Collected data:
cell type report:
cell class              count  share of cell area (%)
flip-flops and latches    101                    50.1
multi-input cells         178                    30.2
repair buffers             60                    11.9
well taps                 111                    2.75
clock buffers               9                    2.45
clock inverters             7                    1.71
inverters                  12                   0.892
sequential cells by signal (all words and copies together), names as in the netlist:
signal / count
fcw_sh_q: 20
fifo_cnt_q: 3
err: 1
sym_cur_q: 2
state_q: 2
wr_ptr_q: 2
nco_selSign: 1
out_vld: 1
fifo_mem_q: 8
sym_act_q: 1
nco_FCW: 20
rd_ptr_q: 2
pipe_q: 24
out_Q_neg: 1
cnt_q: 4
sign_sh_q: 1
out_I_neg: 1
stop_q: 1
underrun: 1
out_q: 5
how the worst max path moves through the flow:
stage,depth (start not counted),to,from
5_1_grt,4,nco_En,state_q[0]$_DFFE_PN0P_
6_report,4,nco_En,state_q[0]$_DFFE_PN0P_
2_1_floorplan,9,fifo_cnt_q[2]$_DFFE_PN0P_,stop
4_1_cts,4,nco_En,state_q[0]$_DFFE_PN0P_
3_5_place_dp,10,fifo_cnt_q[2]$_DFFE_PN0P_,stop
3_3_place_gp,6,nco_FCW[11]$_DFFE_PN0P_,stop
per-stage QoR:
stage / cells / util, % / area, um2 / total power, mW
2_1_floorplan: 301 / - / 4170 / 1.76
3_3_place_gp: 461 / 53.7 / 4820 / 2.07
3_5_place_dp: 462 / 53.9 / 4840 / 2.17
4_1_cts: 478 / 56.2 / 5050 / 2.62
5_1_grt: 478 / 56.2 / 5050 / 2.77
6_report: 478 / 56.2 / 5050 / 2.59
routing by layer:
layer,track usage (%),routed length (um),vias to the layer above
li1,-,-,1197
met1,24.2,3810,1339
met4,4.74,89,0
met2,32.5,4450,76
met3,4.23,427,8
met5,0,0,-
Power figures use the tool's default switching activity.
`src/rtl/time_counter.sv`:
```
// time_counter: free-running time-of-day source.
// Keeps hour:minute:second packed as [16:12] hour, [11:6] minute, [5:0] second,
// advances once per TICK_DIV clocks and accepts loads and minute/hour adjusts.
// All outputs are registered; every field of time_out always holds a legal value.
module time_counter #(
    parameter int TICK_DIV = 100000000,
    parameter int PRE_W    = 27
) (
    input  logic        clk,
    input  logic        rst,
    input  logic [16:0] time_set_in,
    input  logic        set_time,
    input  logic        inc_min,
    input  logic        inc_hour,
    output logic [16:0] time_out,
    output logic        sec_tick,
    output logic        day_wrap,
    output logic        set_err
);

    localparam logic [PRE_W-1:0] TICK_LAST = PRE_W'(TICK_DIV - 1);

    logic [PRE_W-1:0] prescaler;
    logic             tick;

    logic [4:0] hour;
    logic [5:0] minute;
    logic [5:0] second;

    logic       load_valid;

    logic [4:0] adv_hour;
    logic [5:0] adv_min;
    logic [5:0] adv_sec;
    logic       adv_wrap;

    logic [4:0] adj_hour;
    logic [5:0] adj_min;

    assign hour   = time_out[16:12];
    assign minute = time_out[11:6];
    assign second = time_out[5:0];

    assign tick = (prescaler == TICK_LAST);

    assign load_valid = (time_set_in[16:12] < 5'd24) &&
                        (time_set_in[11:6]  < 6'd60) &&
                        (time_set_in[5:0]   < 6'd60);

    // Prescaler: a valid load restarts the second phase; anything else
    // (including a rejected load or an adjust) leaves it free-running.
    always_ff @(posedge clk or posedge rst) begin
        if (rst) begin
            prescaler <= '0;
        end else if (set_time && load_valid) begin
            prescaler <= '0;
        end else if (tick) begin
            prescaler <= '0;
        end else begin
            prescaler <= prescaler + PRE_W'(1);
        end
    end

    // One-second advance with carries from seconds through minutes to hours.
    always_comb begin
        adv_sec  = second;
        adv_min  = minute;
        adv_hour = hour;
        adv_wrap = 1'b0;
        if (second == 6'd59) begin
            adv_sec = 6'd0;
            if (minute == 6'd59) begin
                adv_min = 6'd0;
                if (hour == 5'd23) begin
                    adv_hour = 5'd0;
                    adv_wrap = 1'b1;
                end else begin
                    adv_hour = hour + 5'd1;
                end
            end else begin
                adv_min = minute + 6'd1;
            end
        end else begin
            adv_sec = second + 6'd1;
        end
    end

    // Adjust values: each field wraps on its own, no carry between them.
    always_comb begin
        adj_min  = minute;
        adj_hour = hour;
        if (inc_min) begin
            adj_min = (minute == 6'd59) ? 6'd0 : minute + 6'd1;
        end
        if (inc_hour) begin
            adj_hour = (hour == 5'd23) ? 5'd0 : hour + 5'd1;
        end
    end

    // Time register and pulses: load beats adjust, adjust beats the tick,
    // and a tick that loses to either is simply dropped.
    always_ff @(posedge clk or posedge rst) begin
        if (rst) begin
            time_out <= '0;
            sec_tick <= 1'b0;
            day_wrap <= 1'b0;
            set_err  <= 1'b0;
        end else begin
            sec_tick <= 1'b0;
            day_wrap <= 1'b0;
            set_err  <= 1'b0;
            if (set_time) begin
                if (load_valid) begin
                    time_out <= time_set_in;
                end else begin
                    set_err <= 1'b1;
                end
            end else if (inc_min || inc_hour) begin
                time_out <= {adj_hour, adj_min, second};
            end else if (tick) begin
                time_out <= {adv_hour, adv_min, adv_sec};
                sec_tick <= 1'b1;
                day_wrap <= adv_wrap;
            end
        end
    end

endmodule

```
==> src/rtl/alu_issue.sv <==
// Initiator-side sequencer for the ALU command interface: issues one request at a
// time, splits 128-bit add/sub into two chained 64-bit passes, and times out a silent ALU.
module alu_issue #(
  parameter int LEN_DATA     = 64,
  parameter int LEN_TYPE_ALU = 4,
  parameter int TIMEOUT      = 255
) (
  input  logic                    clk,
  input  logic                    rst,
  input  logic                    req_valid,
  output logic                    req_ready,
  input  logic [LEN_TYPE_ALU-1:0] req_code,
  input  logic [2*LEN_DATA-1:0]   req_a,
  input  logic [2*LEN_DATA-1:0]   req_b,
  input  logic                    req_cin,
  output logic                    rsp_valid,
  input  logic                    rsp_ready,
  output logic [2*LEN_DATA-1:0]   rsp_result,
  output logic                    rsp_cout,
  output logic                    rsp_err,
  output logic                    alu_en,
  output logic [LEN_TYPE_ALU-1:0] alu_code,
  output logic [LEN_DATA-1:0]     alu_a,
  output logic [LEN_DATA-1:0]     alu_b,
  output logic                    alu_cin,
  input  logic [LEN_DATA-1:0]     alu_result,
  input  logic                    alu_cout,
  input  logic                    alu_rdy
);

  localparam logic [2:0] S_IDLE     = 3'd0;
  localparam logic [2:0] S_ISSUE_LO = 3'd1;
  localparam logic [2:0] S_WAIT_LO  = 3'd2;
  localparam logic [2:0] S_ISSUE_HI = 3'd3;
  localparam logic [2:0] S_WAIT_HI  = 3'd4;
  localparam logic [2:0] S_RESP     = 3'd5;

  localparam int                    CW       = $clog2(TIMEOUT + 1);
  localparam logic [CW-1:0]         CNT_LAST = CW'(TIMEOUT - 1);
  localparam logic [LEN_TYPE_ALU-1:0] C_ADD64  = LEN_TYPE_ALU'(1);
  localparam logic [LEN_TYPE_ALU-1:0] C_ADD128 = LEN_TYPE_ALU'(12);
  localparam logic [LEN_TYPE_ALU-1:0] C_SUB128 = LEN_TYPE_ALU'(13);

  logic [2:0]              r_state;
  logic [LEN_TYPE_ALU-1:0] r_code;
  logic [LEN_DATA-1:0]     r_a_hi;
  logic [LEN_DATA-1:0]     r_b_hi;
  logic [LEN_DATA-1:0]     r_lo;
  logic [CW-1:0]           r_cnt;
  logic [2*LEN_DATA-1:0]   r_rsp_result;
  logic                    r_rsp_cout;
  logic                    r_rsp_err;
  logic                    r_alu_en;
  logic [LEN_TYPE_ALU-1:0] r_alu_code;
  logic [LEN_DATA-1:0]     r_alu_a;
  logic [LEN_DATA-1:0]     r_alu_b;
  logic                    r_alu_cin;

  logic w_req_legal;
  logic w_req_wide;
  logic w_req_sub;
  logic w_wide;
  logic w_sub;
  logic w_timeout;

  assign w_req_legal = (req_code != '0) && (req_code <= C_SUB128);
  assign w_req_wide  = (req_code == C_ADD128) || (req_code == C_SUB128);
  assign w_req_sub   = (req_code == C_SUB128);
  assign w_wide      = (r_code == C_ADD128) || (r_code == C_SUB128);
  assign w_sub       = (r_code == C_SUB128);
  assign w_timeout   = (r_cnt == CNT_LAST);

  assign req_ready  = rst && (r_state == S_IDLE);
  assign rsp_valid  = (r_state == S_RESP);
  assign rsp_result = r_rsp_result;
  assign rsp_cout   = r_rsp_cout;
  assign rsp_err    = r_rsp_err;
  assign alu_en     = r_alu_en;
  assign alu_code   = r_alu_code;
  assign alu_a      = r_alu_a;
  assign alu_b      = r_alu_b;
  assign alu_cin    = r_alu_cin;

  // ALU drive registers are loaded on the edge entering an ISSUE state so that
  // alu_en and its operands are valid for exactly that state and held afterwards.
  always_ff @(posedge clk) begin
    if (!rst) begin
      r_state      <= S_IDLE;
      r_code       <= '0;
      r_a_hi       <= '0;
      r_b_hi       <= '0;
      r_lo         <= '0;
      r_cnt        <= '0;
      r_rsp_result <= '0;
      r_rsp_cout   <= 1'b0;
      r_rsp_err    <= 1'b0;
      r_alu_en     <= 1'b0;
      r_alu_code   <= '0;
      r_alu_a      <= '0;
      r_alu_b      <= '0;
      r_alu_cin    <= 1'b0;
    end else begin
      r_alu_en <= 1'b0;
      case (r_state)
        S_IDLE: begin
          if (req_valid) begin
            r_code <= req_code;
            r_a_hi <= req_a[2*LEN_DATA-1:LEN_DATA];
            r_b_hi <= req_b[2*LEN_DATA-1:LEN_DATA];
            if (!w_req_legal) begin
              r_rsp_result <= '0;
              r_rsp_cout   <= 1'b0;
              r_rsp_err    <= 1'b1;
              r_state      <= S_RESP;
            end else begin
              r_alu_en   <= 1'b1;
              r_alu_code <= w_req_wide ? C_ADD64 : req_code;
              r_alu_a    <= req_a[LEN_DATA-1:0];
              r_alu_b    <= w_req_sub ? ~req_b[LEN_DATA-1:0] : req_b[LEN_DATA-1:0];
              r_alu_cin  <= w_req_wide ? w_req_sub : req_cin;
              r_cnt      <= '0;
              r_state    <= S_ISSUE_LO;
            end
          end
        end
        S_ISSUE_LO: r_state <= S_WAIT_LO;
        S_WAIT_LO: begin
          if (alu_rdy) begin
            if (w_wide) begin
              // Low-half carry chains straight into the high pass.
              r_lo       <= alu_result;
              r_alu_en   <= 1'b1;
              r_alu_code <= C_ADD64;
              r_alu_a    <= r_a_hi;
              r_alu_b    <= w_sub ? ~r_b_hi : r_b_hi;
              r_alu_cin  <= alu_cout;
              r_cnt      <= '0;
              r_state    <= S_ISSUE_HI;
            end else begin
              r_rsp_result <= {{LEN_DATA{1'b0}}, alu_result};
              r_rsp_cout   <= alu_cout;
              r_rsp_err    <= 1'b0;
              r_state      <= S_RESP;
            end
          end else if (w_timeout) begin
            r_rsp_result <= '0;
            r_rsp_cout   <= 1'b0;
            r_rsp_err    <= 1'b1;
            r_state      <= S_RESP;
          end else begin
            r_cnt <= r_cnt + CW'(1);
          end
        end
        S_ISSUE_HI: r_state <= S_WAIT_HI;
        S_WAIT_HI: begin
          if (alu_rdy) begin
            r_rsp_result <= {alu_result, r_lo};
            r_rsp_cout   <= alu_cout;
            r_rsp_err    <= 1'b0;
            r_state      <= S_RESP;
          end else if (w_timeout) begin
            r_rsp_result <= '0;
            r_rsp_cout   <= 1'b0;
            r_rsp_err    <= 1'b1;
            r_state      <= S_RESP;
          end else begin
            r_cnt <= r_cnt + CW'(1);
          end
        end
        S_RESP: begin
          if (rsp_ready) r_state <= S_IDLE;
        end
        default: r_state <= S_IDLE;
      endcase
    end
  end

endmodule

==> config.mk <==
export PLATFORM = sky130hd
export DESIGN_NAME = alu_issue
export DESIGN_NICKNAME = d
export VERILOG_FILES = /design/src/rtl/alu_issue.sv
export SDC_FILE = /design/constraint.sdc
export NUM_CORES = 1
export LEC_CHECK = 0
export ABC_AREA = 1
export CAP_MARGIN = 10
export CORE_UTILIZATION = 30
export DETAILED_ROUTE_END_ITERATION = 8
export PLACE_DENSITY_LB_ADDON = 0.05
export SYNTH_ARGS = -nofsm -noshare
export SYNTH_HDL_FRONTEND = slang
export SYNTH_SLANG_ARGS = --single-unit
export TNS_END_PERCENT = 1
==> constraint.sdc <==
create_clock -name clk -period 1.66 [get_ports clk]
set_input_delay 0.166 -clock clk [delete_from_list [all_inputs] [get_ports clk]]
set_output_delay 0.166 -clock clk [all_outputs]
set_load 0.01 [all_outputs]
* After elaboration in Yosys (flattened, before gate mapping)
Index checks and enable logic that the tools add are counted.
Storage, ports and cells: flip-flop bits (word level) 471, bits in latches 0, RAM bits 0, ROM bits 0, input port bits 331, output and inout bits 266, logic and storage cells 116, memories 0
Cells by class: add/sub/neg operators 1, multiply operators 0, divide/modulo/power cells 0, order comparisons 1, equal/unequal tests 19, shift-type cells 0, mux-type cells 65, bitwise logic cells 2, reductions and logical operators 14
Operator list (count):
- 128-bit two-way mux | 6
- 64-bit two-way mux | 10
- 128-bit one-hot mux with 3 select lines | 1
- 64-bit one-hot mux with 2 select lines | 2
- 64-bit inverter | 2
- 8-bit two-way mux | 6
- 8-bit one-hot mux with 3 select lines | 1
- 1-bit two-way mux | 21
- 3-bit two-way mux | 7
- 4-bit two-way mux | 5
- 3-bit one-hot mux with 6 select lines | 1
- 4-bit == test, second input constant | 4
- 2-bit inequality test, second input constant | 6
- 5-bit AND reduction | 2
- 8-bit by 1-bit adder with 8-bit output, second input constant | 1
- 8-bit == test, second input constant | 1
- 4-bit one-hot mux with 2 select lines | 1
- 3-bit by 2-bit == test with 1-bit output, second input constant | 2
- 3-bit == test, second input constant | 2
- 3-bit inequality test, second input constant | 2
- 1-bit one-hot mux with 3 select lines | 2
- 4-bit <= comparator, second input constant | 1
- 1-bit one-hot mux with 2 select lines | 2
- 2-bit AND reduction | 2
- 10 further kinds | 12

* Longest topological paths before layout
word-level depth 6, depth in mapped cells 13, gate-level depth less buffers 11

* Worst setup path before layout
OpenSTA, ideal clock, no wires.
kind register -> register, from reg r_cnt[0], to reg r_cnt[5], setup time 0.132 ns, arrival time 1.461 ns, data required time 1.528 ns, path slack 0.066 ns, stages on the path, launching flop included 11, path buffers 2, clock period less this slack 1.594 ns, path through dfxtp_1 > inv_1 > ha_1 > nand2_1 > nor2_1 > nand2_1 > buf_2 > buf_1 > nand2_1 > o21ai_0 > a21oi_1
On the way: longest elaborated chain between the ends 4, elaborated cells on any way between the ends 6, those cells by class 1 x add/sub; 1 x eq/ne; 4 x mux
RTL lines:
- start: declaration | line 49 | logic [CW-1:0] r_cnt;
- start signal: assignment | line 151 | r_cnt <= r_cnt + CW'(1);
- start signal: assignment | line 167 | r_cnt <= r_cnt + CW'(1);
- 8-bit by 1-bit adder with 8-bit output or 8-bit == test (tied branches) | line 151, 167, 71
- 8-bit two-way mux * | line 145, 161
- 8-bit two-way mux (on tied branches) | line 156, 128
- 8-bit one-hot mux with 3 select lines * | line 104 | case (r_state)
Every way passes the cells marked *; elsewhere a longest branch is shown, timed or not. The select of a mux whose other input is x is not followed. A chain may end at the register's enable or synchronous reset.

* Worst setup path after layout
from reg r_state[2], to out rsp_valid
On the way: longest elaborated chain between the ends 1
RTL lines:
- start: declaration | line 44 | logic [2:0] r_state;
- start signal: assignment | line 88 | r_state <= S_IDLE;
- start signal: assignment | line 114 | r_state <= S_RESP;
- start signal: assignment | line 122 | r_state <= S_ISSUE_LO;
- 3-bit == test | line 74 | assign rsp_valid = (r_state == S_RESP);
- end: declaration | line 16 | output logic rsp_valid,
Every way passes these cells.

==> metrics <==
DR WL met3 between 6000 and 7000 um; final worst path period need between 1500 and 2000 ps; post-layout util 43.88%; dpl cells roughly 4700; CP Capture Type primary output; post-route insts no fill 4776; nets@finish approximately 4000; CP Class reg -> out; Routability Congestion between 0.8 and 0.9; post-synthesis sequential area ratio a little over two fifths; RSZ-0062 raised after global routing true; ANT nets after route 0; Reg clk slew, reported paths about 60 ps; CTS tree yes; vias in the first global route 22566; Post-Syn Area 0.02183 mm2; actual slew at the worst max-slew pin 690.3 ps; mean area per synthesized cell just under 7 um2; DR iter-0 viols 1545; final wirelength 87840 um; Yosys reg bits around 470; Max FO, Critical Path 5; Post-Syn Nets 3555; Setup Skew 10.81 ps; Yosys top cell area share between 40% and 50%; Highest Signal Layer met5; largest net degree at the start of global routing about 140; wire length of the first global-routing pass about 130000 um; asr flop ratio synth 0%; port bufs 596; crit path launch r_state[2]; largest area contributor in the netlist dfxtp_1; top cells by area, synth dfxtp_1 (43%), o21ai_0 (14%), nand2_1 (12%); CTS buffer count 55; Finish-stage setup viols 27; P_leak roughly 14 nW; max cap viols 0; Initial DRT Pass Iterations 7; num rows 98; Die Span Y between 200 and 300 um; Synth top cells by count nand2_1 (683), o21ai_0 (599), nor2_1 (496); final hold vios 0; CTS sink cnt about 470; # H-tree levels 2; Clock Latency Late Sink ~610 ps; most common cell in the netlist nand2_1; worst vdd ir around 0.76 mV; routed length on met1 37170 um; vias per cell around 4.8; Post-synth EDFFs 0; Hold/Removal Path Class in -> reg; Synth Instances roughly 3200; status finished with violations; Hold Slack around 150 ps; Overflow after GRT 0; hold_sp req_b[106]; Crit-path slowest cell dfxtp_1; Syn-to-layout area delta 44.15%; Core ar. around 0.07 mm2; initial antenna violation count 23; DR DRC count 0; Synth warnings 0; CP required 1490 ps; starting density of the core a little under a third; Pins Over Slew Limit 0; WL per Instance approximately 18 um; R2R Setup Slk -30 ps; DP HPWL around 61000 um; Max clock buf depth 3; failing checks negative setup slack; CTS root buffer clkbuf_16; Yosys cell types 28; Critical Path, Cell by Cell inv_2, nor3_2, clkdlybuf4s15_2; Critical Path Start Type flip-flop; detailed-route via count 23129; Max-slew headroom 53.98%; Fmax between 0.5 and 0.6 GHz; crit path DAT 1560 ps; Reg2Reg Launch Point r_state[2]; gr usage total approximately 23%; Top Ports about 600; share of cells above drive strength 1 between 8 and 9%; setup ws final -68.93 ps; die area roughly 0.074 mm2; CP peak stage delay between 300 and 400 ps; WL met2 between 40000 and 50000 um; Power per Cell Area about 1300 mW/mm2; die width about 270 um; final period utilization 104.2%; ys flop type dfxtp_1
-- through the flow --
step	instance area [um2]	setup TNS [ps]	power, mW	setup WS, ps
final	31470	-499.1	40.04	-68.93
after global routing	31470	-12510	42.64	-152.8
after CTS	31130	-710.8	40.18	-245.5
after detailed placement	29800	-56350	29.54	-309.8
after global placement	29800	-48870	29.33	-267.3
after floorplan	21830	0	22.00	66.47
-- cells in the final DEF (no fill, tap or decap), types with 8 or more instances in the layout --
master | synthesis | routed
dfxtp_1 | 471 | 464
nand2_1 | 683 | 679
a21oi_1 | 259 | 256
inv_1 | 215 | 208
dlygate4sd2_1 | 0 | 263
nor2_1 | 496 | 468
buf_4 | 6 | 103
o21ai_1 | 52 | 82
buf_12 | 0 | 49
clkbuf_1 | 157 | 21
nor2_2 | 2 | 25
nand3_1 | 22 | 18
a221oi_1 | 63 | 61
clkbuf_16 | 0 | 57
clkdlybuf4s50_1 | 0 | 329
o21ai_0 | 599 | 563
diode_2 | 0 | 8
buf_6 | 0 | 12
xor2_1 | 73 | 73
-- final timing paths --
check | endpoint | cells past startpoint
max reg2reg | rsp_result[18] | 10
min | r_b_hi[42] | 3
min reg2reg | r_a_hi[53] | 2
max | rsp_valid | 3
-- per-layer routing --
layer  global-route usage [%]  up-vias
li1                         -    11574
met1                    28.46    10728
met2                    38.10      664
met3                    6.298      135
met4                    6.209       28
met5                        0        -
-- cell type report --
cell class | count | area [um2]
Tap cell | 950 | 1189
Antenna cell | 8 | 20.02
Clock buffer | 81 | 1524
Multi-Input combinational cell | 2269 | 10700
Clock inverter | 10 | 86.33
Fill cell | 7423 | 40260
Sequential cell | 471 | 9440
Timing Repair Buffer | 767 | 7660
Inverter | 220 | 853.3
-- kinds of logic after synthesis --
| group | Yosys count | share of synthesized area, % |
|---|---|---|
| compound gates | 976 | 23.48 |
| xor+xnor | 74 | 2.968 |
| fa+ha+maj | 2 | 0.1146 |
| buf+inv | 482 | 8.905 |
| flops | 471 | 43.19 |
| simple gates | 1217 | 21.35 |
-- worst max-delay path, delay by kind of cell, from the launching register on --
kind	cells	cell delay [ps]
buffers and inverters	2	380
flip-flops	1	350
AND/OR/NAND/NOR	1	220
-- power by group --
group	switching [mW]	internal, mW
logic	8.06	5.81
clock network	4.95	6.43
registers	1.32	13.5
-- flip-flops by register name (all words and copies together) (netlist names) --
name,count
alu_cin,1
rsp_result,128
r_a_hi,64
alu_a,64
r_lo,64
rsp_err,1
alu_b,64
r_b_hi,64
alu_code,4
r_code,4
alu_en,1
r_cnt,8
rsp_cout,1
r_state,3
-- repair_timing --
action,CTS,global route
hold buffers,1,0
gates cloned,0,2
gates resized for setup,284,121
endpoints found under the hold margin,13,0
pin swaps,2,9
buffers inserted,0,1
endpoints found under the setup margin,452,355
Note: power is estimated with default switching activity, not from simulation.
<file path="src/rtl/knop_event_arbiter.sv">
// Push-button front end: synchronise, debounce, detect presses, arbitrate them
// round-robin into a small event FIFO read over a valid/ack handshake.
module knop_event_arbiter #(
    parameter int N_KNOP     = 4,
    parameter int MAX_COUNT  = 100000,
    parameter int FIFO_DEPTH = 4
) (
    input  logic                          clk_in,
    input  logic                          reset,
    input  logic [N_KNOP-1:0]             knop,
    output logic [N_KNOP-1:0]             knop_stable,
    output logic                          evt_valid,
    output logic [2:0]                    evt_id,
    input  logic                          evt_ack,
    output logic [$clog2(FIFO_DEPTH):0]   pending,
    output logic                          overflow,
    input  logic                          clr_overflow
);

    localparam int CNT_W = $clog2(MAX_COUNT + 1);
    localparam int IDX_W = (N_KNOP > 1) ? $clog2(N_KNOP) : 1;
    localparam int PTR_W = (FIFO_DEPTH > 1) ? $clog2(FIFO_DEPTH) : 1;
    localparam logic [CNT_W-1:0] CNT_LAST  = CNT_W'(MAX_COUNT - 1);
    localparam logic [PTR_W:0]   FIFO_FULL = (PTR_W + 1)'(FIFO_DEPTH);

    function automatic logic [PTR_W-1:0] ptr_inc(input logic [PTR_W-1:0] p);
        if (p == PTR_W'(FIFO_DEPTH - 1)) begin
            return '0;
        end
        return p + PTR_W'(1);
    endfunction

    logic [N_KNOP-1:0] sync_p0, sync_p1, stable_prev;
    logic [CNT_W-1:0]  cnt [N_KNOP];
    logic [N_KNOP-1:0] pend, rise, loss, grant_oh;
    logic [IDX_W-1:0]  rr_ptr, grant_idx, cand;
    logic              grant_vld;
    logic [2:0]        mem [FIFO_DEPTH];
    logic [PTR_W-1:0]  wr_ptr, rd_ptr;
    logic [PTR_W:0]    count;
    logic              full, push, pop;

    // Stage p0/p1: two-flop synchroniser on the raw pins
    always_ff @(posedge clk_in) begin
        if (reset) begin
            sync_p0 <= '0;
            sync_p1 <= '0;
        end else begin
            sync_p0 <= knop;
            sync_p1 <= sync_p0;
        end
    end

    // Debounce: a level is accepted only after MAX_COUNT consecutive differing cycles
    always_ff @(posedge clk_in) begin
        if (reset) begin
            knop_stable <= '0;
            stable_prev <= '0;
            for (int i = 0; i < N_KNOP; i++) begin
                cnt[i] <= '0;
            end
        end else begin
            stable_prev <= knop_stable;
            for (int i = 0; i < N_KNOP; i++) begin
                if (sync_p1[i] != knop_stable[i]) begin
                    if (cnt[i] == CNT_LAST) begin
                        knop_stable[i] <= sync_p1[i];
                        cnt[i]         <= '0;
                    end else begin
                        cnt[i] <= cnt[i] + CNT_W'(1);
                    end
                end else begin
                    cnt[i] <= '0;
                end
            end
        end
    end

    assign rise = knop_stable & ~stable_prev;
    assign full = (count == FIFO_FULL);

    // Round-robin search beginning just after the last granted index
    always_comb begin
        grant_vld = 1'b0;
        grant_idx = '0;
        grant_oh  = '0;
        cand      = '0;
        if ((|pend) && !full) begin
            for (int k = 1; k <= N_KNOP; k++) begin
                cand = IDX_W'((int'(rr_ptr) + k) % N_KNOP);
                if (!grant_vld && pend[cand]) begin
                    grant_vld = 1'b1;
                    grant_idx = cand;
                end
            end
        end
        if (grant_vld) begin
            grant_oh[grant_idx] = 1'b1;
        end
    end

    // A press only counts as lost when the granted bit is not the one being re-pressed
    assign loss = rise & pend & ~grant_oh;
    assign push = grant_vld;
    assign pop  = evt_valid & evt_ack;

    always_ff @(posedge clk_in) begin
        if (reset) begin
            pend     <= '0;
            overflow <= 1'b0;
            rr_ptr   <= IDX_W'(N_KNOP - 1);
            wr_ptr   <= '0;
            rd_ptr   <= '0;
            count    <= '0;
        end else begin
            pend <= (pend & ~grant_oh) | rise;
            if (|loss) begin
                overflow <= 1'b1;
            end else if (clr_overflow) begin
                overflow <= 1'b0;
            end
            if (grant_vld) begin
                rr_ptr <= grant_idx;
            end
            if (push) begin
                wr_ptr <= ptr_inc(wr_ptr);
            end
            if (pop) begin
                rd_ptr <= ptr_inc(rd_ptr);
            end
            case ({push, pop})
                2'b10:   count <= count + (PTR_W + 1)'(1);
                2'b01:   count <= count - (PTR_W + 1)'(1);
                default: count <= count;
            endcase
        end
    end

    // FIFO storage is data only and carries no reset; evt_id is masked while empty
    always_ff @(posedge clk_in) begin
        if (push) begin
            mem[wr_ptr] <= 3'(grant_idx);
        end
    end

    assign evt_valid = (count != '0);
    assign evt_id    = evt_valid ? mem[rd_ptr] : 3'd0;
    assign pending   = count;

endmodule
</file>
`config.mk`:
```
export PLATFORM = sky130hd
export DESIGN_NAME = imem_fetch_ctrl
export DESIGN_NICKNAME = d
export VERILOG_FILES = /design/src/rtl/imem_fetch_ctrl.sv
export SDC_FILE = /design/constraint.sdc
export NUM_CORES = 1
export LEC_CHECK = 0
export CAP_MARGIN = 0
export CORE_UTILIZATION = 44
export CTS_CLUSTER_DIAMETER = 150
export DETAILED_ROUTE_END_ITERATION = 8
export PLACE_DENSITY_LB_ADDON = 0.05
export SLEW_MARGIN = 15
export SYNTH_ARGS = -nofsm -noshare
export SYNTH_HDL_FRONTEND = slang
export SYNTH_SLANG_ARGS = --single-unit
```
`constraint.sdc`:
```
create_clock -name clk -period 4.1 [get_ports clk]
set_input_delay 0.41 -clock clk [delete_from_list [all_inputs] [get_ports clk]]
set_output_delay 0.41 -clock clk [all_outputs]
set_load 0.01 [all_outputs]
```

- _WORK TASK_
If a line in the records has the word "only", copy that line.

- _THE ANSWER_
    // Debounce: a level is accepted only after MAX_COUNT consecutive differing cycles
    // A press only counts as lost when the granted bit is not the one being re-pressed
    // FIFO storage is data only and carries no reset; evt_id is masked while empty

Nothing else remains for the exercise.